───── SOURCE DATA ─────
`config.mk`:
```
export PLATFORM = sky130hd
export DESIGN_NAME = utf8_validate_and_repair_unit
export DESIGN_NICKNAME = d
export VERILOG_FILES = /design/src/hw/rtl/u8vr_pkg.sv /design/src/hw/rtl/u8vr_front.sv /design/src/hw/rtl/u8vr_queue.sv /design/src/hw/rtl/u8vr_back.sv /design/src/hw/rtl/utf8_validate_and_repair_unit.sv
export SDC_FILE = /design/constraint.sdc
export NUM_CORES = 1
export LEC_CHECK = 0
export BUFFER_PORTS_ARGS = -buffer_cell sky130_fd_sc_hd__buf_2
export CAP_MARGIN = 5
export CORE_MARGIN = 3
export CORE_UTILIZATION = 25
export DETAILED_ROUTE_END_ITERATION = 12
export HOLD_SLACK_MARGIN = 0.15
export MAX_ROUTING_LAYER = met4
export PLACE_DENSITY_LB_ADDON = 0.2
export SETUP_SLACK_MARGIN = 0.4
export SLEW_MARGIN = 20
export SYNTH_ARGS = -nofsm -noshare
export SYNTH_HDL_FRONTEND = slang
export SYNTH_HIERARCHICAL = 1
export SYNTH_SLANG_ARGS = --single-unit
```
`constraint.sdc`:
```
create_clock -name clk_i -period 10.8 [get_ports clk_i]
set_input_delay 2.16 -clock clk_i [delete_from_list [all_inputs] [get_ports clk_i]]
set_output_delay 2.16 -clock clk_i [all_outputs]
set_load 0.05 [all_outputs]
```
`src/hw/rtl/u8vr_pkg.sv`:
```
// ----------------------------------------------------------------------------
// u8vr_pkg: shared types and constants
// Byte classes, queue entry layout and result helper for the UTF-8 repair unit.
// ----------------------------------------------------------------------------
package u8vr_pkg;

  localparam logic [7:0] AsciiMax    = 8'h7F;
  localparam logic [7:0] ContMin     = 8'h80;
  localparam logic [7:0] ContMax     = 8'hBF;
  localparam logic [7:0] BadLeadMax  = 8'hC1;
  localparam logic [7:0] Lead2Max    = 8'hDF;
  localparam logic [7:0] Lead3Max    = 8'hEF;
  localparam logic [7:0] Lead4Max    = 8'hF4;
  localparam logic [7:0] BadLeadMin  = 8'hF5;
  localparam logic [7:0] ReplByte    = 8'h3F;

  localparam int unsigned HeldDepth  = 3;
  localparam int unsigned MaxResults = 4;
  localparam int unsigned QueueDepth = 2;

  typedef struct packed {
    logic [7:0] data;
    logic       bad;
    logic       inv;
  } ent_t;

  // one group of results caused by one input byte; last_idx = count - 1
  typedef struct packed {
    logic [1:0]                  last_idx;
    ent_t [MaxResults-1:0]       ent;
  } grp_t;

  function automatic ent_t mk_ent(logic [7:0] b, logic bad, logic repl, logic inv);
    ent_t e;
    e.data = (bad && repl) ? ReplByte : b;
    e.bad  = bad;
    e.inv  = inv;
    return e;
  endfunction

endpackage

```
`src/hw/rtl/u8vr_front.sv`:
```
// ----------------------------------------------------------------------------
// u8vr_front: byte classifier and sequence tracker
// Accepts one byte per beat while the queue has room, tracks the pending
// sequence and builds the group of results that the byte causes.
// ----------------------------------------------------------------------------
module u8vr_front (
  input  logic               clk_i,
  input  logic               rst_ni,
  input  logic               cfg_valid_i,
  input  logic               cfg_data_i,
  input  logic               in_valid_i,
  input  logic [7:0]         in_byte_i,
  input  logic               in_last_i,
  input  logic               q_full_i,
  output logic               in_ready_o,
  output logic               q_push_o,
  output u8vr_pkg::grp_t     q_grp_o
);
  import u8vr_pkg::*;

  logic                              replace_q;
  logic [HeldDepth-1:0][7:0]         hb_q, hb_d;
  logic [1:0]                        hc_q, hc_d;
  logic [1:0]                        nc_q, nc_d;
  logic                              err_q, err_d;

  logic       accept;
  logic       is_cont, bad_lead;
  logic [1:0] lead_need;
  logic       flush_a, good_a, b_emit, b_bad, fresh;
  logic [2:0] cnt;
  grp_t       grp;

  assign in_ready_o = !q_full_i;
  assign accept     = in_valid_i && !q_full_i;

  assign is_cont   = (in_byte_i >= ContMin) && (in_byte_i <= ContMax);
  assign bad_lead  = ((in_byte_i >= ContMin) && (in_byte_i <= BadLeadMax)) ||
                     (in_byte_i >= BadLeadMin);
  assign lead_need = (in_byte_i <= Lead2Max) ? 2'd1 :
                     (in_byte_i <= Lead3Max) ? 2'd2 : 2'd3;

  always_comb begin
    hb_d    = hb_q;
    hc_d    = hc_q;
    nc_d    = nc_q;
    err_d   = err_q;
    flush_a = 1'b0;
    good_a  = 1'b0;
    b_emit  = 1'b0;
    b_bad   = 1'b0;
    fresh   = 1'b0;
    cnt     = '0;
    grp     = '0;

    if (hc_q != 2'd0) begin
      if (is_cont) begin
        if (nc_q <= 2'd1) begin
          good_a = 1'b1;
          b_emit = 1'b1;
          hc_d   = 2'd0;
          nc_d   = 2'd0;
        end else begin
          if (hc_q != 2'd3) begin
            hb_d[hc_q] = in_byte_i;
          end
          hc_d = hc_q + 2'd1;
          nc_d = nc_q - 2'd1;
        end
      end else begin
        flush_a = 1'b1;
        fresh   = 1'b1;
        hc_d    = 2'd0;
        nc_d    = 2'd0;
      end
    end else begin
      fresh = 1'b1;
    end

    if (fresh) begin
      if (in_byte_i <= AsciiMax) begin
        b_emit = 1'b1;
      end else if (bad_lead) begin
        b_emit = 1'b1;
        b_bad  = 1'b1;
      end else begin
        // Lead4Max is the top of the lead range left after the bad-lead test
        hb_d[0] = in_byte_i;
        hc_d    = 2'd1;
        nc_d    = (in_byte_i <= Lead4Max) ? lead_need : 2'd3;
      end
    end

    for (int i = 0; i < HeldDepth; i++) begin
      if ((flush_a || good_a) && (2'(i) < hc_q)) begin
        err_d = err_d | flush_a;
        if (cnt != 3'(MaxResults)) begin
          grp.ent[cnt[1:0]] = mk_ent(hb_q[i], flush_a, replace_q, err_d);
        end
        cnt = cnt + 3'd1;
      end
    end

    if (b_emit) begin
      err_d = err_d | b_bad;
      if (cnt != 3'(MaxResults)) begin
        grp.ent[cnt[1:0]] = mk_ent(in_byte_i, b_bad, replace_q, err_d);
      end
      cnt = cnt + 3'd1;
    end

    if (in_last_i) begin
      for (int i = 0; i < HeldDepth; i++) begin
        if (2'(i) < hc_d) begin
          err_d = 1'b1;
          if (cnt != 3'(MaxResults)) begin
            grp.ent[cnt[1:0]] = mk_ent(hb_d[i], 1'b1, replace_q, err_d);
          end
          cnt = cnt + 3'd1;
        end
      end
    end

    grp.last_idx = 2'(cnt - 3'd1);
  end

  assign q_push_o = accept && (cnt != 3'd0);
  assign q_grp_o  = grp;

  always_ff @(posedge clk_i or negedge rst_ni) begin
    if (!rst_ni) begin
      replace_q <= 1'b1;
      hc_q      <= 2'd0;
      nc_q      <= 2'd0;
      err_q     <= 1'b0;
    end else begin
      if (cfg_valid_i) begin
        replace_q <= cfg_data_i;
      end
      if (accept) begin
        if (in_last_i) begin
          hc_q  <= 2'd0;
          nc_q  <= 2'd0;
          err_q <= 1'b0;
        end else begin
          hc_q  <= hc_d;
          nc_q  <= nc_d;
          err_q <= err_d;
        end
      end
    end
  end

  always_ff @(posedge clk_i) begin
    if (accept) begin
      hb_q <= hb_d;
    end
  end

endmodule

```
`src/hw/rtl/u8vr_queue.sv`:
```
// ----------------------------------------------------------------------------
// u8vr_queue: result group queue
// Two-entry queue of result groups between the classifier and the emitter.
// ----------------------------------------------------------------------------
module u8vr_queue (
  input  logic               clk_i,
  input  logic               rst_ni,
  input  logic               push_i,
  input  u8vr_pkg::grp_t     grp_i,
  input  logic               pop_i,
  output logic               full_o,
  output logic               valid_o,
  output u8vr_pkg::grp_t     grp_o
);
  import u8vr_pkg::*;

  localparam int unsigned PtrW = $clog2(QueueDepth);

  grp_t            mem_q [QueueDepth];
  logic [PtrW-1:0] wr_q, rd_q;
  logic [PtrW:0]   cnt_q;

  assign full_o  = (cnt_q == (PtrW+1)'(QueueDepth));
  assign valid_o = (cnt_q != '0);
  assign grp_o   = mem_q[rd_q];

  always_ff @(posedge clk_i or negedge rst_ni) begin
    if (!rst_ni) begin
      wr_q  <= '0;
      rd_q  <= '0;
      cnt_q <= '0;
    end else begin
      if (push_i) begin
        wr_q <= wr_q + 1'b1;
      end
      if (pop_i) begin
        rd_q <= rd_q + 1'b1;
      end
      unique case ({push_i, pop_i})
        2'b10:   cnt_q <= cnt_q + 1'b1;
        2'b01:   cnt_q <= cnt_q - 1'b1;
        default: cnt_q <= cnt_q;
      endcase
    end
  end

  always_ff @(posedge clk_i) begin
    if (push_i) begin
      mem_q[wr_q] <= grp_i;
    end
  end

endmodule

```
`src/hw/rtl/u8vr_back.sv`:
```
// ----------------------------------------------------------------------------
// u8vr_back: result emitter
// Walks the head group one result per unstalled beat into the output register.
// ----------------------------------------------------------------------------
module u8vr_back (
  input  logic               clk_i,
  input  logic               rst_ni,
  input  logic               q_valid_i,
  input  u8vr_pkg::grp_t     q_grp_i,
  output logic               q_pop_o,
  output logic               m_valid_o,
  input  logic               m_ready_i,
  output logic [7:0]         m_data_o,
  output logic [1:0]         m_user_o,
  output logic               m_last_o
);
  import u8vr_pkg::*;

  logic [1:0] idx_q;
  logic       vld_q;
  ent_t       ent_q;
  logic       last_q;
  logic       load, at_end;

  assign load    = q_valid_i && (!vld_q || m_ready_i);
  assign at_end  = (idx_q == q_grp_i.last_idx);
  assign q_pop_o = load && at_end;

  always_ff @(posedge clk_i or negedge rst_ni) begin
    if (!rst_ni) begin
      idx_q <= 2'd0;
      vld_q <= 1'b0;
    end else begin
      if (load) begin
        vld_q <= 1'b1;
        idx_q <= at_end ? 2'd0 : idx_q + 2'd1;
      end else if (m_ready_i) begin
        vld_q <= 1'b0;
      end
    end
  end

  always_ff @(posedge clk_i) begin
    if (load) begin
      ent_q  <= q_grp_i.ent[idx_q];
      last_q <= at_end;
    end
  end

  assign m_valid_o = vld_q;
  assign m_data_o  = ent_q.data;
  assign m_user_o  = {ent_q.inv, ent_q.bad};
  assign m_last_o  = last_q;

endmodule

```
`src/hw/rtl/utf8_validate_and_repair_unit.sv`:
```
// ----------------------------------------------------------------------------
// utf8_validate_and_repair_unit: streaming UTF-8 validator and repairer
// One input byte per beat while the queue has room; results are the bytes of
// complete sequences unchanged and the bytes of broken sequences marked bad
// (optionally '?').
// A byte is accepted every cycle while the two-entry group queue has room.
// Each byte yields zero to four result beats, which leave one per cycle from
// the output register unless m_axis_tready stalls it; plain ASCII runs at one
// byte per cycle when the output is not stalled, each byte passing through a
// queue entry and the output register. The replace_enable register (reset 1)
// must be written through the cfg port only while the unit is idle; the unit
// itself does not enforce this. tlast on the input ends a stream: pending
// bytes are flushed as bad and the sticky invalid flag clears for the next stream.
module utf8_validate_and_repair_unit (
  input  logic       clk_i,
  input  logic       rst_ni,
  input  logic       cfg_valid_i,
  output logic       cfg_ready_o,
  input  logic       cfg_data_i,      // replace_enable
  input  logic       s_axis_tvalid,
  output logic       s_axis_tready,
  input  logic [7:0] s_axis_tdata,    // [7:0] in_byte
  input  logic       s_axis_tlast,
  output logic       m_axis_tvalid,
  input  logic       m_axis_tready,
  output logic [7:0] m_axis_tdata,    // [7:0] out_byte
  output logic [1:0] m_axis_tuser,    // [0] out_bad, [1] stream_invalid
  output logic       m_axis_tlast
);
  import u8vr_pkg::*;

  logic q_full, q_push, q_valid, q_pop;
  grp_t grp_in, grp_head;

  assign cfg_ready_o = 1'b1;

  u8vr_front u_front (
    .clk_i       (clk_i),
    .rst_ni      (rst_ni),
    .cfg_valid_i (cfg_valid_i),
    .cfg_data_i  (cfg_data_i),
    .in_valid_i  (s_axis_tvalid),
    .in_byte_i   (s_axis_tdata),
    .in_last_i   (s_axis_tlast),
    .q_full_i    (q_full),
    .in_ready_o  (s_axis_tready),
    .q_push_o    (q_push),
    .q_grp_o     (grp_in)
  );

  u8vr_queue u_queue (
    .clk_i   (clk_i),
    .rst_ni  (rst_ni),
    .push_i  (q_push),
    .grp_i   (grp_in),
    .pop_i   (q_pop),
    .full_o  (q_full),
    .valid_o (q_valid),
    .grp_o   (grp_head)
  );

  u8vr_back u_back (
    .clk_i     (clk_i),
    .rst_ni    (rst_ni),
    .q_valid_i (q_valid),
    .q_grp_i   (grp_head),
    .q_pop_o   (q_pop),
    .m_valid_o (m_axis_tvalid),
    .m_ready_i (m_axis_tready),
    .m_data_o  (m_axis_tdata),
    .m_user_o  (m_axis_tuser),
    .m_last_o  (m_axis_tlast)
  );

endmodule

```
─────
● **REQUIRED ACTION**
Which lines in the records above contain the string "cycle"? Copy them.

● **ANSWER TO THIS TASK**
// A byte is accepted every cycle while the two-entry group queue has room.
// Each byte yields zero to four result beats, which leave one per cycle from
// byte per cycle when the output is not stalled, each byte passing through a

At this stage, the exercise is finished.